When Meissner began her research for the book, she had only passing knowledge of the eugenics movement. While conducting research to pen The Nature of Fragile Things, she happened upon photographs from the 1915 World’s Fair in San Francisco, one of which depicted an exhibit touting eugenics. She continued researching and when she learned about the tragic case of Carrie Buck, she "toyed with" the idea of fictionalizing her story but abandoned the notion because she realized Buck's story "was just too sad." Although Buck earned average grades in school, she lived in poverty and was targeted as an "imbecile," largely because her mother was institutionalized. While a foster child, she was assaulted and impregnated by the foster family's nephew. At just eighteen years of age, she was the first person involuntarily sterilized in Virginia pursuant to a statute which was, unbelievably, upheld by the U.S. Supreme Court’s 1927 decision in Buck v. Bell. The Court found that sterilization of institutionalized persons who were deemed to suffer from a hereditary form of insanity or imbecility was within the power accorded states under the Fourteenth Amendment.
Sadly, Virginia was not the only state seeking “race betterment.” The Buck case permitted laws to be enacted in all fifty states that remained in effect for decades and resulted in the forced sterilization of more than sixty thousand men and women. California, which has for many years provided the broadest civil rights protections of any state, was actually the worst offender.
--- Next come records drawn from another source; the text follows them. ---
`config.mk`:
```
export PLATFORM = sky130hd
export DESIGN_NAME = multdiv_unit
export DESIGN_NICKNAME = d
export VERILOG_FILES = /design/src/rtl/multdiv_unit_pkg.sv /design/src/rtl/multdiv_unit_div_step.sv /design/src/rtl/multdiv_unit.sv
export SDC_FILE = /design/constraint.sdc
export NUM_CORES = 1
export LEC_CHECK = 0
export CORE_MARGIN = 10
export CORE_UTILIZATION = 40
export CTS_CLUSTER_SIZE = 16
export DETAILED_ROUTE_END_ITERATION = 8
export GPL_TIMING_DRIVEN = 0
export SETUP_SLACK_MARGIN = 0.1
export SYNTH_ARGS = -nofsm -noshare
export SYNTH_HDL_FRONTEND = slang
export SYNTH_HIERARCHICAL = 1
export SYNTH_SLANG_ARGS = --single-unit
```
`constraint.sdc`:
```
create_clock -name clock -period 6.48 [get_ports clock]
set_input_delay 1.62 -clock clock [delete_from_list [all_inputs] [get_ports clock]]
set_output_delay 1.62 -clock clock [all_outputs]
set_load 0.01 [all_outputs]
```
Between 1909 and 1964, the highest number – more than twenty thousand -- of involuntary sterilizations were performed in the state and the law permitting the procedure was not repealed until 1979. It wasn’t until 2003 that the State issued a formal apology and $7.5 million was earmarked for reparation payments to victims in 2021.
Meissner determined to tell a story built around fictional characters, but based on actual historical events that would encompass "powerful, hopeful moments." She succeeded.
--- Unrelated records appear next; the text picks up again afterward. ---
**src/rtl/sqr_pkg.sv**
```systemverilog
// Shared types and level helpers for the square/PWM DAC generator.
// Level arithmetic is done in 32-bit unsigned; callers cast to DAC_W.
package sqr_pkg;

  typedef enum logic [1:0] {
    ST_IDLE  = 2'd0,
    ST_RUN   = 2'd1,
    ST_BURST = 2'd2
  } sqr_state_e;

  // Offset-binary midscale code, 2^(dac_w-1).
  function automatic logic [31:0] f_mid(input int unsigned dac_w);
    return 32'd1 << (dac_w - 32'd1);
  endfunction

  // Half-swing for an amplitude code: (amp+1) scaled into the upper DAC bits.
  function automatic logic [31:0] f_step(input logic [31:0] amp,
                                         input int unsigned amp_w,
                                         input int unsigned dac_w);
    return (amp + 32'd1) << (dac_w - 32'd1 - amp_w);
  endfunction

endpackage

```
**src/rtl/phase_acc.sv**
```systemverilog
// Phase accumulator with carry-out wrap detect.
// wrap is the combinational carry of acc + inc for the current cycle.
module phase_acc #(
  parameter int unsigned ACC_W  = 16,
  parameter int unsigned FREQ_W = 12
) (
  input  logic              clk,
  input  logic              rst,
  input  logic              clr,
  input  logic [FREQ_W-1:0] inc,
  output logic [ACC_W-1:0]  acc,
  output logic              wrap
);

  localparam int unsigned SUM_W = ACC_W + 1;

  logic [ACC_W:0] w_sum;

  assign w_sum = {1'b0, acc} + SUM_W'(inc);
  assign wrap  = w_sum[ACC_W];

  always_ff @(posedge clk) begin
    if (rst || clr) begin
      acc <= '0;
    end else begin
      acc <= w_sum[ACC_W-1:0];
    end
  end

endmodule

```
**src/rtl/sqr_pwm_gen.sv**
```systemverilog
// Square/PWM DAC generator: phase-accumulator timebase, continuous or burst mode.
// Frequency, amplitude, phase and duty are shadowed and only reloaded on entry and at wraps.
module sqr_pwm_gen
  import sqr_pkg::*;
#(
  parameter int unsigned ACC_W   = 16,
  parameter int unsigned FREQ_W  = 12,
  parameter int unsigned PHASE_W = 8,
  parameter int unsigned AMP_W   = 3,
  parameter int unsigned DAC_W   = 14,
  parameter int unsigned CNT_W   = 16
) (
  input  logic               clk,
  input  logic               rst,
  input  logic               en,
  input  logic               mode,
  input  logic               start,
  input  logic [FREQ_W-1:0]  state_freq,
  input  logic [AMP_W-1:0]   state_amp,
  input  logic [PHASE_W-1:0] state_phase,
  input  logic [PHASE_W-1:0] state_duty,
  input  logic [CNT_W-1:0]   burst_len,
  output logic [DAC_W-1:0]   DAC_in,
  output logic               busy,
  output logic               period_tick
);

  localparam logic [31:0]      MID      = f_mid(DAC_W);
  localparam logic [DAC_W-1:0] MID_CODE = DAC_W'(MID);

  sqr_state_e         r_state;
  sqr_state_e         w_state_nxt;
  logic [FREQ_W-1:0]  r_sh_freq;
  logic [AMP_W-1:0]   r_sh_amp;
  logic [PHASE_W-1:0] r_sh_phase;
  logic [PHASE_W-1:0] r_sh_duty;
  logic [CNT_W-1:0]   r_cnt;
  logic [CNT_W-1:0]   w_cnt_nxt;
  logic [DAC_W-1:0]   r_dac;
  logic [DAC_W-1:0]   w_dac_nxt;
  logic               r_busy;
  logic               r_tick;
  logic               w_tick_nxt;
  logic               w_load;
  logic               w_clr;
  logic [ACC_W-1:0]   w_acc;
  logic               w_wrap;
  logic               w_active;
  logic               w_wrap_v;
  logic [PHASE_W-1:0] w_pidx;
  logic               w_high;
  logic [31:0]        w_step;
  logic [DAC_W-1:0]   w_lvl;

  phase_acc #(
    .ACC_W  (ACC_W),
    .FREQ_W (FREQ_W)
  ) u_phase_acc (
    .clk  (clk),
    .rst  (rst),
    .clr  (w_clr),
    .inc  (r_sh_freq),
    .acc  (w_acc),
    .wrap (w_wrap)
  );

  // Only the top PHASE_W accumulator bits address the waveform.
  if (ACC_W > PHASE_W) begin : g_acc_lsb
    logic w_unused_lsb;
    assign w_unused_lsb = ^w_acc[ACC_W-PHASE_W-1:0];
  end

  assign w_active = (r_state != ST_IDLE);
  assign w_wrap_v = w_active && w_wrap && en;

  // Waveform level for the current accumulator value and shadows.
  assign w_pidx = w_acc[ACC_W-1 -: PHASE_W] + r_sh_phase;
  assign w_high = (w_pidx < r_sh_duty);
  assign w_step = f_step(32'(r_sh_amp), AMP_W, DAC_W);
  assign w_lvl  = w_high ? DAC_W'(MID + w_step - 32'd1) : DAC_W'(MID - w_step);

  // Accumulator sits at zero in IDLE and is zeroed on any exit to IDLE.
  assign w_clr = (r_state == ST_IDLE) || (w_state_nxt == ST_IDLE);

  always_comb begin
    w_state_nxt = r_state;
    w_load      = 1'b0;
    w_cnt_nxt   = r_cnt;
    w_tick_nxt  = 1'b0;
    w_dac_nxt   = MID_CODE;
    case (r_state)
      ST_IDLE: begin
        if (en && !mode) begin
          w_state_nxt = ST_RUN;
          w_load      = 1'b1;
        end else if (en && mode && start && (burst_len != '0)) begin
          w_state_nxt = ST_BURST;
          w_load      = 1'b1;
          w_cnt_nxt   = burst_len;
        end
      end
      ST_RUN: begin
        w_dac_nxt = w_lvl;
        if (!en) begin
          w_state_nxt = ST_IDLE;
        end else if (w_wrap_v) begin
          w_load     = 1'b1;
          w_tick_nxt = 1'b1;
        end
      end
      ST_BURST: begin
        w_dac_nxt = w_lvl;
        if (!en) begin
          w_state_nxt = ST_IDLE;
        end else if (w_wrap_v) begin
          w_load     = 1'b1;
          w_tick_nxt = 1'b1;
          w_cnt_nxt  = r_cnt - CNT_W'(1);
          if (r_cnt == CNT_W'(1)) begin
            w_state_nxt = ST_IDLE;
          end
        end
      end
      default: begin
        w_state_nxt = ST_IDLE;
      end
    endcase
  end

  always_ff @(posedge clk) begin
    if (rst) begin
      r_state    <= ST_IDLE;
      r_sh_freq  <= '0;
      r_sh_amp   <= '0;
      r_sh_phase <= '0;
      r_sh_duty  <= '0;
      r_cnt      <= '0;
      r_dac      <= MID_CODE;
      r_busy     <= 1'b0;
      r_tick     <= 1'b0;
    end else begin
      r_state <= w_state_nxt;
      r_cnt   <= w_cnt_nxt;
      r_dac   <= w_dac_nxt;
      r_busy  <= (w_state_nxt != ST_IDLE);
      r_tick  <= w_tick_nxt;
      if (w_load) begin
        r_sh_freq  <= state_freq;
        r_sh_amp   <= state_amp;
        r_sh_phase <= state_phase;
        r_sh_duty  <= state_duty;
      end
    end
  end

  assign DAC_in      = r_dac;
  assign busy        = r_busy;
  assign period_tick = r_tick;

endmodule

```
Only the Beautiful opens in 1938. Meissner tells the tragic story of Rosie, who grew up in a loving family on a beautiful vineyard in Sonoma County. But school was always difficult for her because she was born with a hereditary condition – synesthesia. For synesthetes, stimulation of one of the senses produces an involuntary reaction in another sense. In her first-person narrative, Rosie explains that sounds cause her to see colors and shapes, and numbers, names, and places all correlate with specific colors. At that time, synesthesia was not yet understood by the scientific and medical communities. Her parents warned her that she perceived the world differently than other people and must keep her experiences secret. She convinced her parents to let her quit school when she turned sixteen because the “colors in my mind were always fighting for my attention, and there were so many sounds at school. Too many. It had been so hard to concentrate.” Math was particularly difficult. Indeed, Meissner notes that, in those days, synesthesia was considered a "flaw to be removed and definitely not to be passed on,” even though her research revealed that many synesthetes find their condition is "beautiful. It adds depth and dimension to their lives. They see colors in the periphery of their mind,” despite the fact that, like fictional Rosie, many of them struggle in school.
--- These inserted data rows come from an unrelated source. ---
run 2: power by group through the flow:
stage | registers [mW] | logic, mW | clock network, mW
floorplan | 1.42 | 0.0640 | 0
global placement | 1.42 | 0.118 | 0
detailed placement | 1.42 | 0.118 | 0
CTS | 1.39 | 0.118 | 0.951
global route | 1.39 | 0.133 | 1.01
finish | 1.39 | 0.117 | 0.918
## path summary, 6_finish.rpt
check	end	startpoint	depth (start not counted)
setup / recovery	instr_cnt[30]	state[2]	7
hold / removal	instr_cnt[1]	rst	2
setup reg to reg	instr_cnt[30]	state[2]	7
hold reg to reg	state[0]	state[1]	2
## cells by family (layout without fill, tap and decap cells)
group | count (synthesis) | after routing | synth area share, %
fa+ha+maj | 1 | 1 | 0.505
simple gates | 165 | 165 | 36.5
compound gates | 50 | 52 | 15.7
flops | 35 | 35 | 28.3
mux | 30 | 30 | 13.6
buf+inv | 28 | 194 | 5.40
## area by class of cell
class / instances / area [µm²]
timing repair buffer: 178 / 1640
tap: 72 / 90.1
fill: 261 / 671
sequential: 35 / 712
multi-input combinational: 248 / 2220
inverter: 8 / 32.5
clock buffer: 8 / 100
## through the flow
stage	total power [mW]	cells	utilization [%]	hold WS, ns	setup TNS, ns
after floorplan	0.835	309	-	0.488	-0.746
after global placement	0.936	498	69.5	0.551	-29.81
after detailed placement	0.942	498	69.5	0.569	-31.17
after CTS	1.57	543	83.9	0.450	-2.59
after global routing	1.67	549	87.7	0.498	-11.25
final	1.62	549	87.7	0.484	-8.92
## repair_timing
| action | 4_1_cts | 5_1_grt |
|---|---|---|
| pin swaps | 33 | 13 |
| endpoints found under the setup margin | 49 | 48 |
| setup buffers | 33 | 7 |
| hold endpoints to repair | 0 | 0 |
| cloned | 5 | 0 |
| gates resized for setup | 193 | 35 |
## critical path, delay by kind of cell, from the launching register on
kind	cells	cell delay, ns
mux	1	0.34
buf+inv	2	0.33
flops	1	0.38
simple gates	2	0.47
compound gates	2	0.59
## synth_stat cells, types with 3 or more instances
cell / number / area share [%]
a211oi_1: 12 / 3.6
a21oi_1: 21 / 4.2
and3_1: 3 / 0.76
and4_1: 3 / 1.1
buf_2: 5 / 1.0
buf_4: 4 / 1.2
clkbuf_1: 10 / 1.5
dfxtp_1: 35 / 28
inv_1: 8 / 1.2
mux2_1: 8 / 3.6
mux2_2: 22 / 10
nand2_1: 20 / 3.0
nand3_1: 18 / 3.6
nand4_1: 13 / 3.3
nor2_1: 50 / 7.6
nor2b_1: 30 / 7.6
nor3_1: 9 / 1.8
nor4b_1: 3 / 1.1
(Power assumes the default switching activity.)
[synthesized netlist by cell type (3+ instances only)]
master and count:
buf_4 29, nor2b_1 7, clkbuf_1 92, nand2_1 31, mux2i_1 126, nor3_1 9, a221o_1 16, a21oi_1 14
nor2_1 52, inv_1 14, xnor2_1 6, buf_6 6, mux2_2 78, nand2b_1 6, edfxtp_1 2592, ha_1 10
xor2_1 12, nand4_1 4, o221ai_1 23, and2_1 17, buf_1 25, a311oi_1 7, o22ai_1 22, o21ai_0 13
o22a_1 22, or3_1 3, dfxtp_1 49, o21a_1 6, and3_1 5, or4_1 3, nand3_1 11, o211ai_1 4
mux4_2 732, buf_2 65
### config.mk
export PLATFORM = sky130hd
export DESIGN_NAME = fifo_control
export DESIGN_NICKNAME = d
export VERILOG_FILES = /design/src/rtl/fifo_control.sv
export SDC_FILE = /design/constraint.sdc
export NUM_CORES = 1
export LEC_CHECK = 0
export BUFFER_PORTS_ARGS = -buffer_cell sky130_fd_sc_hd__buf_2
export CORE_MARGIN = 2
export CORE_UTILIZATION = 41
export DETAILED_ROUTE_END_ITERATION = 10
export PLACE_DENSITY_LB_ADDON = 0.1
export SYNTH_ARGS = -nofsm -noshare
export SYNTH_HDL_FRONTEND = slang
export SYNTH_SLANG_ARGS = --single-unit
### constraint.sdc
create_clock -name clk -period 7.98 [get_ports clk]
set_clock_uncertainty 0.2 [all_clocks]
set_input_delay 1.197 -clock clk [delete_from_list [all_inputs] [get_ports clk]]
set_output_delay 1.197 -clock clk [all_outputs]
set_load 0.02 [all_outputs]
--- src/rtl/veopixels_multichannel.sv ---
// WS2812-style serial encoder driving CHANNELS strips in lockstep with a start/busy/done handshake.
// Build macro VEOPIXELS_BRIGHTNESS_EN adds a brightness input that scales colour bytes at capture.
module veopixels_multichannel #(
  parameter int LENGTH   = 10,
  parameter int CHANNELS = 1,
  parameter int T_BIT    = 63,
  parameter int T0H      = 20,
  parameter int T1H      = 40,
  parameter int T_RST    = 3000
) (
  input  logic                         clk,
  input  logic                         rst_n,
  input  logic [CHANNELS*LENGTH*24-1:0] strip,
  input  logic                         start,
`ifdef VEOPIXELS_BRIGHTNESS_EN
  input  logic [7:0]                   brightness,
`endif
  output logic                         busy,
  output logic                         done,
  output logic [CHANNELS-1:0]          DO
);

  localparam int NBITS = 24 * LENGTH;
  localparam int CYC_W = $clog2(T_BIT);
  localparam int IDX_W = $clog2(NBITS);
  localparam int LAT_W = $clog2(T_RST + 1);

  localparam logic [CYC_W-1:0] CYC_LAST = CYC_W'(T_BIT - 1);
  localparam logic [CYC_W-1:0] T0H_C    = CYC_W'(T0H);
  localparam logic [CYC_W-1:0] T1H_C    = CYC_W'(T1H);
  localparam logic [IDX_W-1:0] IDX_LAST = IDX_W'(NBITS - 1);
  localparam logic [LAT_W-1:0] LAT_LAST = LAT_W'(T_RST - 1);

  if (T0H < 1 || T1H <= T0H || T_BIT <= T1H || T_RST < 1 || LENGTH < 1 || CHANNELS < 1)
  begin : g_param_check
    $fatal(1, "veopixels_multichannel: illegal timing or size parameters");
  end

  typedef enum logic [1:0] {IDLE, SEND, LATCH} state_t;

  logic [CHANNELS*NBITS-1:0] strip_eff;

`ifdef VEOPIXELS_BRIGHTNESS_EN
  always_comb begin
    strip_eff = '0;
    for (int i = 0; i < CHANNELS * LENGTH * 3; i++) begin
      strip_eff[i*8 +: 8] = 8'((16'(strip[i*8 +: 8]) * (16'(brightness) + 16'd1)) >> 8);
    end
  end
`else
  assign strip_eff = strip;
`endif

  // Reorder at capture so the shadow is indexed directly by transmit order.
  logic [CHANNELS-1:0][NBITS-1:0] frame_cap;
  always_comb begin
    frame_cap = '0;
    for (int c = 0; c < CHANNELS; c++) begin
      for (int j = 0; j < NBITS; j++) begin
        frame_cap[c][j] = strip_eff[c*NBITS + (j/24)*24 + 23 - (j%24)];
      end
    end
  end

  state_t                         state_q, state_d;
  logic [CYC_W-1:0]               cyc_q, cyc_d;
  logic [IDX_W-1:0]               idx_q, idx_d;
  logic [LAT_W-1:0]               lat_q, lat_d;
  logic [CHANNELS-1:0][NBITS-1:0] shadow_q, shadow_d;
  logic [CHANNELS-1:0]            do_q, do_d;
  logic                           busy_q, busy_d;
  logic                           done_q, done_d;
  logic                           guard_q, guard_d;

  always_comb begin
    state_d  = state_q;
    cyc_d    = cyc_q;
    idx_d    = idx_q;
    lat_d    = lat_q;
    shadow_d = shadow_q;
    do_d     = '0;
    busy_d   = busy_q;
    done_d   = 1'b0;
    guard_d  = guard_q;
    case (state_q)
      IDLE: begin
        busy_d = 1'b0;
        if (start) begin
          shadow_d = frame_cap;
          cyc_d    = '0;
          idx_d    = '0;
          state_d  = SEND;
        end
      end
      SEND: begin
        busy_d = 1'b1;
        for (int c = 0; c < CHANNELS; c++) begin
          do_d[c] = cyc_q < (shadow_q[c][idx_q] ? T1H_C : T0H_C);
        end
        if (cyc_q == CYC_LAST) begin
          cyc_d = '0;
          if (idx_q == IDX_LAST) begin
            idx_d   = '0;
            lat_d   = '0;
            state_d = LATCH;
          end else begin
            idx_d = idx_q + IDX_W'(1);
          end
        end else begin
          cyc_d = cyc_q + CYC_W'(1);
        end
      end
      default: begin
        busy_d = 1'b1;
        if (lat_q == LAT_LAST) begin
          // The reset guard latch ends silently and never chains into a frame.
          lat_d   = '0;
          busy_d  = 1'b0;
          done_d  = !guard_q;
          guard_d = 1'b0;
          state_d = IDLE;
          if (start && !guard_q) begin
            shadow_d = frame_cap;
            cyc_d    = '0;
            idx_d    = '0;
            state_d  = SEND;
          end
        end else begin
          lat_d = lat_q + LAT_W'(1);
        end
      end
    endcase
  end

  always_ff @(posedge clk or negedge rst_n) begin
    if (!rst_n) begin
      state_q  <= LATCH;
      cyc_q    <= '0;
      idx_q    <= '0;
      lat_q    <= '0;
      shadow_q <= '0;
      do_q     <= '0;
      busy_q   <= 1'b1;
      done_q   <= 1'b0;
      guard_q  <= 1'b1;
    end else begin
      state_q  <= state_d;
      cyc_q    <= cyc_d;
      idx_q    <= idx_d;
      lat_q    <= lat_d;
      shadow_q <= shadow_d;
      do_q     <= do_d;
      busy_q   <= busy_d;
      done_q   <= done_d;
      guard_q  <= guard_d;
    end
  end

  assign DO   = do_q;
  assign busy = busy_q;
  assign done = done_q;

endmodule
As the story opens, Rosie loses her entire family – her parents and younger brother – in a tragic motor vehicle accident and, with no other relatives to care for her, the owners of the vineyard on which she has spent her entire life, Truman and Celine Calvert, take her in. Truman, a World War I veteran, is quiet, reserved, and deferential to his domineering wife who requires Rosie to serve as the family’s maid to prepare her for life beyond the vineyard when she becomes an adult. The arrangement works well for a time, until the Calverts’ son, Wilson, returns for a visit. He brings up a long-ago conversation with Rosie during which he thought she said she could see ghosts. She, of course, denies that, but later confesses the truth to Truman.
At age seventeen, Rosie becomes pregnant, and when she can no longer hide her condition, Celine is incensed. She demands not only that Rosie leave their home immediately but uses her knowledge of Rosie’s synesthesia to see to it that Rosie suffers a fate she never knew was imaginable. She believes that she will be sent to a home for unwed mothers until her baby is born and has no intention of relinquishing her child for adoption. Instead, the county social worker transports her to the Sonoma State Home for the Infirm (modeled after the real Sonoma State Home). Naturally, Rosie protests but quickly learns that objections result in punishment.
Rosie’s story is harrowing, particularly when read with an understanding that it is based upon the experiences of actual victims of prejudice against and misunderstanding of not just synesthesia, but myriad other conditions, as well. Meissner heightens the power of the tale by relating it in Rosie’s own words and from her perspective. She credibly describes her shock about her circumstances, regret about having failed to keep her condition a secret, the horrific living conditions and abuse to which she is subjected in the institution, and her determination to be released and build a meaningful life for herself.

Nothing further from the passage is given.